Home | Command Reference | Run Example

ROLL_BETA Command

The ROLL_BETA command estimates how the relationship between two time series changes through time. Instead of fitting one regression coefficient over the full sample, it repeatedly estimates a beta over a moving window and plots the resulting coefficient as a time series.

Example

ROLL_BETA(logdiff(PAYEMS),logdiff(NOBNDIF066MSFRBPHI+100),30)

This example estimates a 30-month rolling beta between monthly payroll growth and the Philadelphia Fed New Orders diffusion index. The chart shows whether changes in regional manufacturing orders have had a stable relationship with national employment growth.

Syntax

ROLL_BETA(dependentSeries, explanatorySeries, window)
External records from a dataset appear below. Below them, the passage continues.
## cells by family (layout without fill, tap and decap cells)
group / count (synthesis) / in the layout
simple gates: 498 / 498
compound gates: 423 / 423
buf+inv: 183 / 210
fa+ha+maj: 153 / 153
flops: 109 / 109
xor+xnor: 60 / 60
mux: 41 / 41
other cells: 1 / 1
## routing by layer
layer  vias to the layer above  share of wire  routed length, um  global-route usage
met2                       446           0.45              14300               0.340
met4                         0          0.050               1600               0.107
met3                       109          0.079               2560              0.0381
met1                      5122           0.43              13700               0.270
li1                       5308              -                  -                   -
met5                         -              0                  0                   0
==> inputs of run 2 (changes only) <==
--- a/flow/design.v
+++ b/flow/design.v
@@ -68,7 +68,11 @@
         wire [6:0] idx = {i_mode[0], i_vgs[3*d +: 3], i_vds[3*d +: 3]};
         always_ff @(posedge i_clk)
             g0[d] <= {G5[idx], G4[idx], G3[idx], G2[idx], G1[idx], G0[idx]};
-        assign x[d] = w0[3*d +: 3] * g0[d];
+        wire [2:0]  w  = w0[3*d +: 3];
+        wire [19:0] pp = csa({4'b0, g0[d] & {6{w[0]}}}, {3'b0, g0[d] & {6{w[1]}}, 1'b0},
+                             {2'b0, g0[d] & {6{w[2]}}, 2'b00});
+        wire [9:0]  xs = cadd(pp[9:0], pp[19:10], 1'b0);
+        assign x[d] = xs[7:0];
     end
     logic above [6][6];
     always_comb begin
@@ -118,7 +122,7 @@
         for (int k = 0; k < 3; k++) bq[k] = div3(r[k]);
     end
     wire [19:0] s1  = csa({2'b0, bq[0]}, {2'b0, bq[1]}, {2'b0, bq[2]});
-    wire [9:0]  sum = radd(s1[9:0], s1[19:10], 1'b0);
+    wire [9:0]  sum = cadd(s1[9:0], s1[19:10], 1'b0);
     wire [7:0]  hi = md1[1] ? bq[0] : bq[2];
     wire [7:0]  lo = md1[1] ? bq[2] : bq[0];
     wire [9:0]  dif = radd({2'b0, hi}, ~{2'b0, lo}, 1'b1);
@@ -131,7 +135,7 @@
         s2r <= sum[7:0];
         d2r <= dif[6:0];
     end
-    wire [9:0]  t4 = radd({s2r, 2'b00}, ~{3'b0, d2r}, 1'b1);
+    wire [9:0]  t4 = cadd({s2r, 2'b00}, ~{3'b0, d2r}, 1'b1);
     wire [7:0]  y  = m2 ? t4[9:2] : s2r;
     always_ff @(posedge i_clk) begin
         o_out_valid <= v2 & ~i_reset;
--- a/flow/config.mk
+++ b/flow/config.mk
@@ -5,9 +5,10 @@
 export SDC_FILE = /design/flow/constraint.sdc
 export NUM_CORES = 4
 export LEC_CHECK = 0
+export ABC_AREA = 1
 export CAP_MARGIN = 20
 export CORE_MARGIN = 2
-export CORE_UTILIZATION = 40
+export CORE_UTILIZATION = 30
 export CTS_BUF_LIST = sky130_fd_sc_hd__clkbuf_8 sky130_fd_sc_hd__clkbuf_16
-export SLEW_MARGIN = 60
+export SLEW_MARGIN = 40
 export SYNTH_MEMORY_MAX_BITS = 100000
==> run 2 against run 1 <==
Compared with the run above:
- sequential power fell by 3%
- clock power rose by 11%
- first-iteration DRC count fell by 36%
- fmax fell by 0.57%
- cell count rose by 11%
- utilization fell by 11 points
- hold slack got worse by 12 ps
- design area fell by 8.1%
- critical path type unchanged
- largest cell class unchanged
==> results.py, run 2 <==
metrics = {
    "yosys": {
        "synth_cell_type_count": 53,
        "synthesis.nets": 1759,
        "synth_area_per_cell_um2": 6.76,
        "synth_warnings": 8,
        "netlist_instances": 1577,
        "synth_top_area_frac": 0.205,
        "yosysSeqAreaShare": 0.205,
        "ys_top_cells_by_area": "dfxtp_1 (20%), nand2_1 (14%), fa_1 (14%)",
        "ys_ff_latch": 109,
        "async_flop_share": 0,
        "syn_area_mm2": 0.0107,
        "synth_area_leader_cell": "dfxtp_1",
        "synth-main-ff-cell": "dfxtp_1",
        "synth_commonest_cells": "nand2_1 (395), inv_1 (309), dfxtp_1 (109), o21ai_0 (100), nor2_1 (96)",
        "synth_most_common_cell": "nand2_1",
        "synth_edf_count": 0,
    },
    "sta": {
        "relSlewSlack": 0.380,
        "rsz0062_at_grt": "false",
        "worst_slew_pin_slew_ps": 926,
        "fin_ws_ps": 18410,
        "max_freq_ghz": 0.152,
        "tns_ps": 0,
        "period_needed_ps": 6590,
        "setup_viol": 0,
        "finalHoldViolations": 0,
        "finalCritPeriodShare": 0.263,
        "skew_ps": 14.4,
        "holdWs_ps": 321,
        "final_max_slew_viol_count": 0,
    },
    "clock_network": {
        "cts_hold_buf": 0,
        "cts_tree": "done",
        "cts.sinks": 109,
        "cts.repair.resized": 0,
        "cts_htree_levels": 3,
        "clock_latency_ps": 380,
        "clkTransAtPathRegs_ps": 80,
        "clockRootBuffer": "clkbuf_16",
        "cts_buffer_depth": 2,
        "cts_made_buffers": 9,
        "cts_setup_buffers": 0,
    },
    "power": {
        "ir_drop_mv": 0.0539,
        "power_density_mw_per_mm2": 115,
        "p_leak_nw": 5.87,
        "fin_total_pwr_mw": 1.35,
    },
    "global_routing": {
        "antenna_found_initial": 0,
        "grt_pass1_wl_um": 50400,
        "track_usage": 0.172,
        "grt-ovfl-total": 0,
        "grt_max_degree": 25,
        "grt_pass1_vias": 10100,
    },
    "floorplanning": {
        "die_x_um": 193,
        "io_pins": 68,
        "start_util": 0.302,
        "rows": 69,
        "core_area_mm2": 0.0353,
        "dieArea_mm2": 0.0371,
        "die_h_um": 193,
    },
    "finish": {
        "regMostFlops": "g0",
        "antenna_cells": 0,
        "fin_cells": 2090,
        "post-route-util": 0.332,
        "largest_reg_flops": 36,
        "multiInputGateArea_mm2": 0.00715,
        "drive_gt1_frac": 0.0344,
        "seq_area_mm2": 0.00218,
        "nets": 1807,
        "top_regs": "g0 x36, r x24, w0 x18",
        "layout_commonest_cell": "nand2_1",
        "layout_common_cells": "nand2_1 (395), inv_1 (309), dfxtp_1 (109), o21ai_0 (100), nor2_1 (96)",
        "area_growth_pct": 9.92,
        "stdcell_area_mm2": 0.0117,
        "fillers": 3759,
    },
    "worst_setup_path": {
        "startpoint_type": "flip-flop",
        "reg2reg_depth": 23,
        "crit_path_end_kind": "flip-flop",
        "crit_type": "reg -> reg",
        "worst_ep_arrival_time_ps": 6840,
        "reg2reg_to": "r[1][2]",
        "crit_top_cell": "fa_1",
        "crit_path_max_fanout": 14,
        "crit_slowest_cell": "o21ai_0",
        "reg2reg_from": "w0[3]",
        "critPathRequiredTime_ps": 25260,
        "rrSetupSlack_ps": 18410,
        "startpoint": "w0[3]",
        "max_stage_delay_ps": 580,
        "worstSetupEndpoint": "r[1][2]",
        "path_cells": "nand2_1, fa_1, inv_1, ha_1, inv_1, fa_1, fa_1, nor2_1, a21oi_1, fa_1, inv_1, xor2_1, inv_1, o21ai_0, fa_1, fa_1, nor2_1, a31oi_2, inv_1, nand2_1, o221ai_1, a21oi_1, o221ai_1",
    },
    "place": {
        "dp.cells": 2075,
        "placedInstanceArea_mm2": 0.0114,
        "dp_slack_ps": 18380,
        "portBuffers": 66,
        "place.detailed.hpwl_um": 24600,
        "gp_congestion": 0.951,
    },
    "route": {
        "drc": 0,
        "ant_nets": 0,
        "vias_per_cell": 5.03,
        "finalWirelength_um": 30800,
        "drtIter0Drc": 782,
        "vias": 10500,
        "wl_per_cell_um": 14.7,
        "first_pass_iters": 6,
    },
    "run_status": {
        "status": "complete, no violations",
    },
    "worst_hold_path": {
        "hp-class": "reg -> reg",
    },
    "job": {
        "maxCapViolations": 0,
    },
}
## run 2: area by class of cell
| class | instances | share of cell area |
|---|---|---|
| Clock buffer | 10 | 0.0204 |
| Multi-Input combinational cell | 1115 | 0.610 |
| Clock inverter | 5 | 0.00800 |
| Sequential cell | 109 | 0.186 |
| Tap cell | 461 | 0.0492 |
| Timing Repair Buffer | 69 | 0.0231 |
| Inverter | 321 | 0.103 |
The first input is the dependent series. The second input is the explanatory series. The third input is the rolling window length. For monthly data, a window of 30 means each beta is estimated using the most recent 30 monthly observations.

How It Works

For each rolling window, the command estimates a simple regression:

dependentSeries = alpha + beta * explanatorySeries + error

The estimated beta is then stored at the end date of that window. As the window moves forward, the command creates a time series of rolling beta estimates.

Interpretation

A rolling beta helps determine whether a relationship is stable or regime-dependent. A stable relationship should produce beta values that remain mostly on one side of zero and move within a reasonable range.

Why Rolling Beta Matters

A full-sample regression can make a relationship appear stronger than it really is. A few unusual periods, such as recessions, financial crises, or pandemic shocks, can dominate the full-sample estimate.
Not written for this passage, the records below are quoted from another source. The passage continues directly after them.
Background: an optimization exercise with open tools, aiming at small area, a short achievable clock period and few clock cycles. Do not read the settings as production practice.
At most, simulation tests tie the RTL to the original design; equivalence was not proved.
Function not checked in runs 1 and 2: the RTL went through the layout flow alone.
No activity file was given, so power comes from the tool's default toggle rates.

### run.sh
#!/bin/bash
# synth_recipe.tcl (not shown) runs the flow's synth.tcl, then flattens the netlist and writes it again
# the make line also repeats each setting of config.mk as NAME=value (left out here)
make -C /OpenROAD-flow-scripts/flow DESIGN_CONFIG=/design/flow/config.mk WORK_HOME=/design/flow/orfs CLKGATE_MAP_FILE= SYNTH_SCRIPT=/design/flow/synth_recipe.tcl finish
### config.mk
export PLATFORM = sky130hd
export DESIGN_NAME = servo_pwm_channel_generator
export DESIGN_NICKNAME = servo_pwm_channel_generator
export VERILOG_FILES = /design/flow/design.v
export SDC_FILE = /design/flow/constraint.sdc
export NUM_CORES = 4
export LEC_CHECK = 0
export CAP_MARGIN = 20
export CORE_MARGIN = 2
export CORE_UTILIZATION = 60
export PLACE_DENSITY = 0.72
export SETUP_SLACK_MARGIN = 3.6
export SLEW_MARGIN = 20
### constraint.sdc
create_clock -name core_clock -period 7.0 [get_ports {clk}]
set_input_delay 1.4000 -clock core_clock [delete_from_list [all_inputs] [get_ports {clk}]]
set_output_delay 1.4000 -clock core_clock [all_outputs]
set_load 0.01 [all_outputs]
### design.v
`timescale 1ns / 1ps
package spg_pkg;
    localparam int CHANNEL_COUNT    = 11;
    localparam int GROUP_COUNT      = 4;
    localparam int TICKS_PER_SECOND = 2000000;
    localparam int ACTION_W   = 2;
    localparam int CH_W       = 4;
    localparam int PULSE_W    = 16;
    localparam int CLAMP_W    = 14;
    localparam int FREQ_W     = 15;
    localparam int TOP_W      = 16;
    localparam int CMP_W      = 16;
    localparam int PIN_W      = 11;
    localparam int REG_IDX_W  = 3;
    localparam int CFG_DATA_W = 16;
    localparam int DIV_BITS   = 1;
    localparam int DIV_CNT_W  = 4;
    localparam int ZERO_W     = 4;
    localparam int MAX_ZEROS  = 11;
    localparam logic [TOP_W-1:0]   DIV_MIN_DIVISOR = TOP_W'((TICKS_PER_SECOND >> TOP_W) + 1);
    localparam logic [FREQ_W-1:0]  SAT_TOP_FREQ    = FREQ_W'(TICKS_PER_SECOND / 65535);
    localparam logic [TOP_W-1:0]   EXACT_FREQ_MAX  = TOP_W'(1414);
    localparam logic [CLAMP_W-1:0] RESET_MIN_PULSE = CLAMP_W'(900);
    localparam logic [CLAMP_W-1:0] RESET_MAX_PULSE = CLAMP_W'(2100);
    localparam logic [FREQ_W-1:0]  RESET_FREQ      = FREQ_W'(50);
    localparam logic [TOP_W-1:0]   RESET_TOP       = TOP_W'(TICKS_PER_SECOND / 50);
    localparam logic [PIN_W-1:0]   RESET_ENABLE    = PIN_W'(255);
    localparam logic [ACTION_W-1:0] ACT_WRITE = 2'd0;
    localparam logic [ACTION_W-1:0] ACT_READ  = 2'd1;
    localparam logic [ACTION_W-1:0] ACT_TICK  = 2'd2;
    localparam logic [REG_IDX_W-1:0] REG_MIN_PULSE = 3'd0;
    localparam logic [REG_IDX_W-1:0] REG_MAX_PULSE = 3'd1;
    localparam logic [REG_IDX_W-1:0] REG_FREQ_A    = 3'd2;
    localparam logic [REG_IDX_W-1:0] REG_FREQ_B    = 3'd3;
    localparam logic [REG_IDX_W-1:0] REG_FREQ_D    = 3'd4;
    localparam logic [REG_IDX_W-1:0] REG_TOP_C     = 3'd5;
    localparam logic [REG_IDX_W-1:0] REG_ENABLE    = 3'd6;
    localparam logic [1:0] GRP_A = 2'd0;
    localparam logic [1:0] GRP_B = 2'd1;
    localparam logic [1:0] GRP_C = 2'd2;
    localparam logic [1:0] GRP_D = 2'd3;
    function automatic logic [1:0] grp_of(input logic [CH_W-1:0] ch);
        case (ch)
            4'd2, 4'd3, 4'd9:  grp_of = GRP_B;
            4'd4, 4'd5:        grp_of = GRP_C;
            4'd6, 4'd7, 4'd10: grp_of = GRP_D;
            default:           grp_of = GRP_A;
        endcase
    endfunction
    function automatic logic [ZERO_W-1:0] div_zeros(input logic [TOP_W-1:0] d);
        div_zeros = '0;
        for (int k = 1; k <= MAX_ZEROS; k++)
        begin
            if ((k % DIV_BITS) == 0 && 32'(d) > (TICKS_PER_SECOND >> (TOP_W - k)))
            begin
                div_zeros = ZERO_W'(k);
            end
        end
    endfunction
    function automatic logic [TOP_W-1:0] div_rem_init(input logic [ZERO_W-1:0] z);
        div_rem_init = '0;
        for (int k = 0; k <= MAX_ZEROS; k++)
        begin
            if (z == ZERO_W'(k))
            begin
                div_rem_init = TOP_W'(TICKS_PER_SECOND >> (TOP_W - k));
            end
        end
    endfunction
    function automatic logic [TOP_W-1:0] div_low_init(input logic [ZERO_W-1:0] z);
        div_low_init = '0;
        for (int k = 0; k <= MAX_ZEROS; k++)
        begin
            if (z == ZERO_W'(k))
            begin
                div_low_init = TOP_W'(TICKS_PER_SECOND << k);
            end
        end
    endfunction
    function automatic logic [DIV_CNT_W-1:0] div_last_step(input logic [ZERO_W-1:0] z);
        div_last_step = DIV_CNT_W'((TOP_W - 32'(z)) / DIV_BITS - 1);
    endfunction
endpackage
`timescale 1ns / 1ps
module spg_divider
(
    input  logic                           clk,
    input  logic                           load,
    input  logic [spg_pkg::TOP_W-1:0]      divisor,
    input  logic [spg_pkg::ZERO_W-1:0]     zeros,
    output logic [spg_pkg::TOP_W-1:0]      quotient_next,
    output logic [spg_pkg::TOP_W-1:0]      divisor_reg
);
    logic [spg_pkg::TOP_W-1:0] div_reg;
    logic [spg_pkg::TOP_W-1:0] rem_reg;
    logic [spg_pkg::TOP_W-1:0] quo_reg;
    logic [spg_pkg::TOP_W-1:0] rem_next;
    logic [spg_pkg::TOP_W-1:0] quo_next;
    logic [spg_pkg::TOP_W:0]   shifted;
    logic                      ge;
    always_comb
    begin
        shifted  = {rem_reg, quo_reg[spg_pkg::TOP_W-1]};
        ge       = shifted >= {1'b0, div_reg};
        rem_next = ge ? spg_pkg::TOP_W'(shifted - {1'b0, div_reg}) : shifted[spg_pkg::TOP_W-1:0];
        quo_next = {quo_reg[spg_pkg::TOP_W-2:0], ge};
    end
    always_ff @(posedge clk)
    begin
        if (load)
        begin
            div_reg <= divisor;
            rem_reg <= spg_pkg::div_rem_init(zeros);
            quo_reg <= spg_pkg::div_low_init(zeros);
        end
        else
        begin
            rem_reg <= rem_next;
            quo_reg <= quo_next;
        end
    end
    assign quotient_next = quo_next;
    assign divisor_reg   = div_reg;
endmodule
`timescale 1ns / 1ps
module spg_config
(
    input  logic                                          clk,
    input  logic                                          rst_n,
    input  logic                                          cfg_fire,
    input  logic [spg_pkg::REG_IDX_W-1:0]                 cfg_index,
    input  logic [spg_pkg::CFG_DATA_W-1:0]                cfg_data,
    output logic [spg_pkg::CLAMP_W-1:0]                   min_pulse,
    output logic [spg_pkg::CLAMP_W-1:0]                   max_pulse,
    output logic [spg_pkg::PIN_W-1:0]                     pin_enable,
    output logic [spg_pkg::GROUP_COUNT-1:0][spg_pkg::TOP_W-1:0]  top,
    output logic [spg_pkg::GROUP_COUNT-1:0][spg_pkg::FREQ_W-1:0] freq_rb,
    output logic                                          idle,
    output logic                                          top_busy,
    output logic                                          freq_busy,
    output logic [1:0]                                    busy_grp
);
    logic [spg_pkg::CLAMP_W-1:0]                          min_reg;
    logic [spg_pkg::CLAMP_W-1:0]                          max_reg;
    logic [spg_pkg::PIN_W-1:0]                            enable_reg;
    logic [spg_pkg::GROUP_COUNT-1:0][spg_pkg::TOP_W-1:0]  top_reg;
    logic [spg_pkg::GROUP_COUNT-1:0][spg_pkg::FREQ_W-1:0] freq_reg;
    logic                                                 top_busy_reg;
    logic                                                 need_freq_reg;
    logic                                                 prep_reg;
    logic                                                 freq_busy_reg;
    logic [1:0]                                           grp_reg;
    logic [spg_pkg::DIV_CNT_W-1:0]                        step_reg;
    logic [spg_pkg::TOP_W-1:0]                            cfg_top;
    logic [1:0]                                           cfg_grp;
    logic                                                 div_load;
    logic [spg_pkg::TOP_W-1:0]                            div_in;
    logic [spg_pkg::TOP_W-1:0]                            zeros_of;
    logic [spg_pkg::ZERO_W-1:0]                           zeros;
    logic [spg_pkg::TOP_W-1:0]                            quotient;
    logic [spg_pkg::TOP_W-1:0]                            divisor;
    logic                                                 last_step;
    logic                                                 div_small;
    logic [spg_pkg::TOP_W-1:0]                            top_val;
    logic [spg_pkg::FREQ_W-1:0]                           freq_val;
    logic [spg_pkg::FREQ_W-1:0]                           freq_direct;
    spg_divider u_divider
    (
        .clk           (clk),
        .load          (div_load),
        .divisor       (div_in),
        .zeros         (zeros),
        .quotient_next (quotient),
        .divisor_reg   (divisor)
    );
    assign cfg_top = (cfg_index == spg_pkg::REG_TOP_C) ? cfg_data
                                                       : {1'b0, cfg_data[spg_pkg::FREQ_W-1:0]};
    assign cfg_grp = (cfg_index == spg_pkg::REG_FREQ_A) ? spg_pkg::GRP_A :
                     (cfg_index == spg_pkg::REG_FREQ_B) ? spg_pkg::GRP_B : spg_pkg::GRP_D;
    assign div_in   = prep_reg ? divisor : (top_busy_reg ? top_val : cfg_top);
    assign div_load = cfg_fire || (top_busy_reg && last_step) || prep_reg;
    assign zeros_of = prep_reg ? divisor : cfg_top;
    assign zeros    = spg_pkg::div_zeros(zeros_of);
    assign last_step   = (step_reg == '0);
    assign div_small   = (divisor < spg_pkg::DIV_MIN_DIVISOR);
    assign top_val     = div_small ? {spg_pkg::TOP_W{1'b1}} : quotient;
    assign freq_val    = (div_small || quotient[spg_pkg::TOP_W-1]) ? {spg_pkg::FREQ_W{1'b1}}
                                                                   : quotient[spg_pkg::FREQ_W-1:0];
    assign freq_direct = div_small ? spg_pkg::SAT_TOP_FREQ : divisor[spg_pkg::FREQ_W-1:0];
    always_ff @(posedge clk or negedge rst_n)
    begin
        if (!rst_n)
        begin
            min_reg       <= spg_pkg::RESET_MIN_PULSE;
            max_reg       <= spg_pkg::RESET_MAX_PULSE;
            enable_reg    <= spg_pkg::RESET_ENABLE;
            top_reg       <= {spg_pkg::GROUP_COUNT{spg_pkg::RESET_TOP}};
            freq_reg      <= {spg_pkg::GROUP_COUNT{spg_pkg::RESET_FREQ}};
            top_busy_reg  <= 1'b0;
            need_freq_reg <= 1'b0;
            prep_reg      <= 1'b0;
            freq_busy_reg <= 1'b0;
            grp_reg       <= spg_pkg::GRP_A;
            step_reg      <= '0;
        end
        else
        begin
            step_reg <= step_reg - 1'b1;
            prep_reg <= 1'b0;
            if (cfg_fire)
            begin
                step_reg <= spg_pkg::div_last_step(zeros);
                case (cfg_index)
                    spg_pkg::REG_MIN_PULSE: min_reg    <= cfg_data[spg_pkg::CLAMP_W-1:0];
                    spg_pkg::REG_MAX_PULSE: max_reg    <= cfg_data[spg_pkg::CLAMP_W-1:0];
                    spg_pkg::REG_ENABLE:    enable_reg <= cfg_data[spg_pkg::PIN_W-1:0];
                    spg_pkg::REG_FREQ_A, spg_pkg::REG_FREQ_B, spg_pkg::REG_FREQ_D:
                    begin
                        grp_reg       <= cfg_grp;
                        top_busy_reg  <= 1'b1;
                        need_freq_reg <= (cfg_top > spg_pkg::EXACT_FREQ_MAX);
                    end
                    spg_pkg::REG_TOP_C:
                    begin
                        grp_reg                 <= spg_pkg::GRP_C;
                        top_reg[spg_pkg::GRP_C] <= cfg_data;
                        freq_busy_reg           <= 1'b1;
                    end
                    default: ;
                endcase
            end
            else if (top_busy_reg)
            begin
                if (last_step)
                begin
                    top_reg[grp_reg] <= top_val;
                    top_busy_reg     <= 1'b0;
                    prep_reg         <= need_freq_reg;
                    freq_busy_reg    <= need_freq_reg;
                    if (!need_freq_reg)
                    begin
                        freq_reg[grp_reg] <= freq_direct;
                    end
                end
            end
            else if (prep_reg)
            begin
                step_reg <= spg_pkg::div_last_step(zeros);
            end
            else if (freq_busy_reg)
            begin
                if (last_step)
                begin
                    freq_reg[grp_reg] <= freq_val;
                    freq_busy_reg     <= 1'b0;
                end
            end
        end
    end
    assign min_pulse  = min_reg;
    assign max_pulse  = max_reg;
    assign pin_enable = enable_reg;
    assign top        = top_reg;
    assign freq_rb    = freq_reg;
    assign idle       = !top_busy_reg && !freq_busy_reg;
    assign top_busy   = top_busy_reg;
    assign freq_busy  = freq_busy_reg;
    assign busy_grp   = grp_reg;
endmodule
`timescale 1ns / 1ps
module spg_core
(
    input  logic                                          clk,
    input  logic                                          rst_n,
    input  logic                                          accept,
    input  logic                                          rsp_take,
    input  logic [spg_pkg::ACTION_W-1:0]                  req_action,
    input  logic [spg_pkg::CH_W-1:0]                      req_channel,
    input  logic [spg_pkg::PULSE_W-1:0]                   req_pulse_us,
    input  logic [spg_pkg::CLAMP_W-1:0]                   min_pulse,
    input  logic [spg_pkg::CLAMP_W-1:0]                   max_pulse,
    input  logic [spg_pkg::PIN_W-1:0]                     pin_enable,
    input  logic [spg_pkg::GROUP_COUNT-1:0][spg_pkg::TOP_W-1:0]  top,
    input  logic [spg_pkg::GROUP_COUNT-1:0][spg_pkg::FREQ_W-1:0] freq_rb,
    output logic                                          out_valid,
    output logic                                          out_chan_valid,
    output logic [1:0]                                    out_grp,
    output logic [spg_pkg::FREQ_W-1:0]                    rsp_readback_us,
    output logic [spg_pkg::FREQ_W-1:0]                    rsp_group_freq_hz,
    output logic [spg_pkg::PIN_W-1:0]                     rsp_pin_levels,
    output logic                                          rsp_channel_valid
);
    logic [spg_pkg::CHANNEL_COUNT-1:0][spg_pkg::FREQ_W-1:0] cmp_reg;
    logic [spg_pkg::GROUP_COUNT-1:0][spg_pkg::TOP_W-1:0]    cnt_reg;
    logic                        out_valid_reg;
    logic [spg_pkg::FREQ_W-1:0]  out_readback_reg;
    logic [spg_pkg::FREQ_W-1:0]  readback;
    logic                        out_chan_valid_reg;
    logic [1:0]                  out_grp_reg;
    logic                        chan_valid;
    logic [spg_pkg::CLAMP_W-1:0] clamped;
    assign chan_valid = (req_channel < spg_pkg::CH_W'(spg_pkg::CHANNEL_COUNT));
    always_comb
    begin
        if (req_pulse_us > spg_pkg::PULSE_W'(max_pulse))
        begin
            clamped = max_pulse;
        end
        else if (req_pulse_us < spg_pkg::PULSE_W'(min_pulse))
        begin
            clamped = min_pulse;
        end
        else
        begin
            clamped = req_pulse_us[spg_pkg::CLAMP_W-1:0];
        end
    end
    always_ff @(posedge clk or negedge rst_n)
    begin
        if (!rst_n)
        begin
            cmp_reg       <= {spg_pkg::CHANNEL_COUNT{{spg_pkg::FREQ_W{1'b1}}}};
            cnt_reg       <= '0;
            out_valid_reg <= 1'b0;
        end
        else
        begin
            if (accept)
            begin
                out_valid_reg <= 1'b1;
                if (req_action == spg_pkg::ACT_WRITE)
                begin
                    for (int i = 0; i < spg_pkg::CHANNEL_COUNT; i++)
                    begin
                        if (req_channel == spg_pkg::CH_W'(i))
                        begin
                            cmp_reg[i] <= {1'b0, clamped};
                        end
                    end
                end
                if (req_action == spg_pkg::ACT_TICK)
                begin
                    for (int g = 0; g < spg_pkg::GROUP_COUNT; g++)
                    begin
                        cnt_reg[g] <= (cnt_reg[g] >= top[g]) ? '0 : cnt_reg[g] + 1'b1;
                    end
                end
            end
            else if (rsp_take)
            begin
                out_valid_reg <= 1'b0;
            end
        end
    end
    always_ff @(posedge clk)
    begin
        if (accept)
        begin
            out_readback_reg   <= readback;
            out_grp_reg        <= spg_pkg::grp_of(req_channel);
            out_chan_valid_reg <= chan_valid;
        end
    end
    always_comb
    begin
        rsp_group_freq_hz = out_chan_valid_reg ? freq_rb[out_grp_reg] : '0;
        for (int i = 0; i < spg_pkg::CHANNEL_COUNT; i++)
        begin
            rsp_pin_levels[i] = pin_enable[i]
                && (cnt_reg[spg_pkg::grp_of(spg_pkg::CH_W'(i))] <= {cmp_reg[i], cmp_reg[i][spg_pkg::FREQ_W-1]});
        end
    end
    always_comb
    begin
        readback = '0;
        for (int i = 0; i < spg_pkg::CHANNEL_COUNT; i++)
        begin
            if ((req_action == spg_pkg::ACT_READ) && (req_channel == spg_pkg::CH_W'(i)))
            begin
                readback = cmp_reg[i];
            end
        end
    end
    assign rsp_readback_us   = out_readback_reg;
    assign rsp_channel_valid = out_chan_valid_reg;
    assign out_valid         = out_valid_reg;
    assign out_chan_valid    = out_chan_valid_reg;
    assign out_grp           = out_grp_reg;
endmodule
The ROLL_BETA command exposes this problem by showing whether the estimated coefficient is persistent through time. If the beta repeatedly changes sign or swings sharply, the relationship should not be treated as a stable forecasting rule.

Typical Use Cases

Example Interpretation

In the payroll and Philadelphia Fed New Orders example, a full-sample model may show a strong relationship. However, the rolling beta can reveal that the coefficient changes sign and varies sharply across time. That suggests the relationship is not stable enough to use as a standalone payroll forecasting model.

This makes ROLL_BETA useful as a diagnostic tool. It helps distinguish between a durable economic relationship and a regression result that is driven by temporary regimes or outliers.